Material shown.
══════════════════════════════
===== src/rtl/slvp_strobe_if.sv =====
`timescale 1ns/1ps
interface slvp_strobe_if;
  logic cs_n;
  logic rd_n;
  logic wr_n;
  logic [7:0] data;
  modport src (output cs_n, output rd_n, output wr_n, output data);
  modport dst (input cs_n, input rd_n, input wr_n, input data);
endinterface


===== src/rtl/slvp_sync.sv =====
`timescale 1ns/1ps
`include "slvp_map.svh"

module slvp_sync (
  // clock and reset
  input wire logic ref_clk,
  input wire logic sys_rst,
  // raw pins: data, control_pin_2, control_pin_1, control_pin_0
  input wire logic [10:0] raw,
  // filtered levels
  slvp_strobe_if.src lvl
);

  localparam logic [10:0] SYNC_RST = `SLVP_SYNC_RST;

  logic [10:0] s1_r;
  logic [10:0] s2_r;
  logic [10:0] s3_r;
  logic [10:0] lvl_r;

  // ----------------------------------------
  // three stages, change accepted when two and three agree
  // ----------------------------------------
  genvar i;
  generate
    for (i = 0; i < 11; i++) begin : g_bit
      always_ff @(posedge ref_clk) begin
        if (sys_rst) begin
          s1_r[i] <= SYNC_RST[i];
          s2_r[i] <= SYNC_RST[i];
          s3_r[i] <= SYNC_RST[i];
          lvl_r[i] <= SYNC_RST[i];
        end else begin
          s1_r[i] <= raw[i];
          s2_r[i] <= s1_r[i];
          s3_r[i] <= s2_r[i];
          if (s2_r[i] == s3_r[i]) begin
            lvl_r[i] <= s3_r[i];
          end
        end
      end
    end
  endgenerate

  assign lvl.rd_n = lvl_r[0];
  assign lvl.wr_n = lvl_r[1];
  assign lvl.cs_n = lvl_r[2];
  assign lvl.data = lvl_r[10:3];

endmodule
══════════════════════════════
Task item.
Precisely the lines between those holding "s1_r[i] <= SYNC_RST[i];" and "assign lvl.rd_n = lvl_r[0];", inclusive, are to be reproduced from the listing above, with nothing added.

Expected answer.
          s1_r[i] <= SYNC_RST[i];
          s2_r[i] <= SYNC_RST[i];
          s3_r[i] <= SYNC_RST[i];
          lvl_r[i] <= SYNC_RST[i];
        end else begin
          s1_r[i] <= raw[i];
          s2_r[i] <= s1_r[i];
          s3_r[i] <= s2_r[i];
          if (s2_r[i] == s3_r[i]) begin
            lvl_r[i] <= s3_r[i];
          end
        end
      end
    end
  endgenerate

  assign lvl.rd_n = lvl_r[0];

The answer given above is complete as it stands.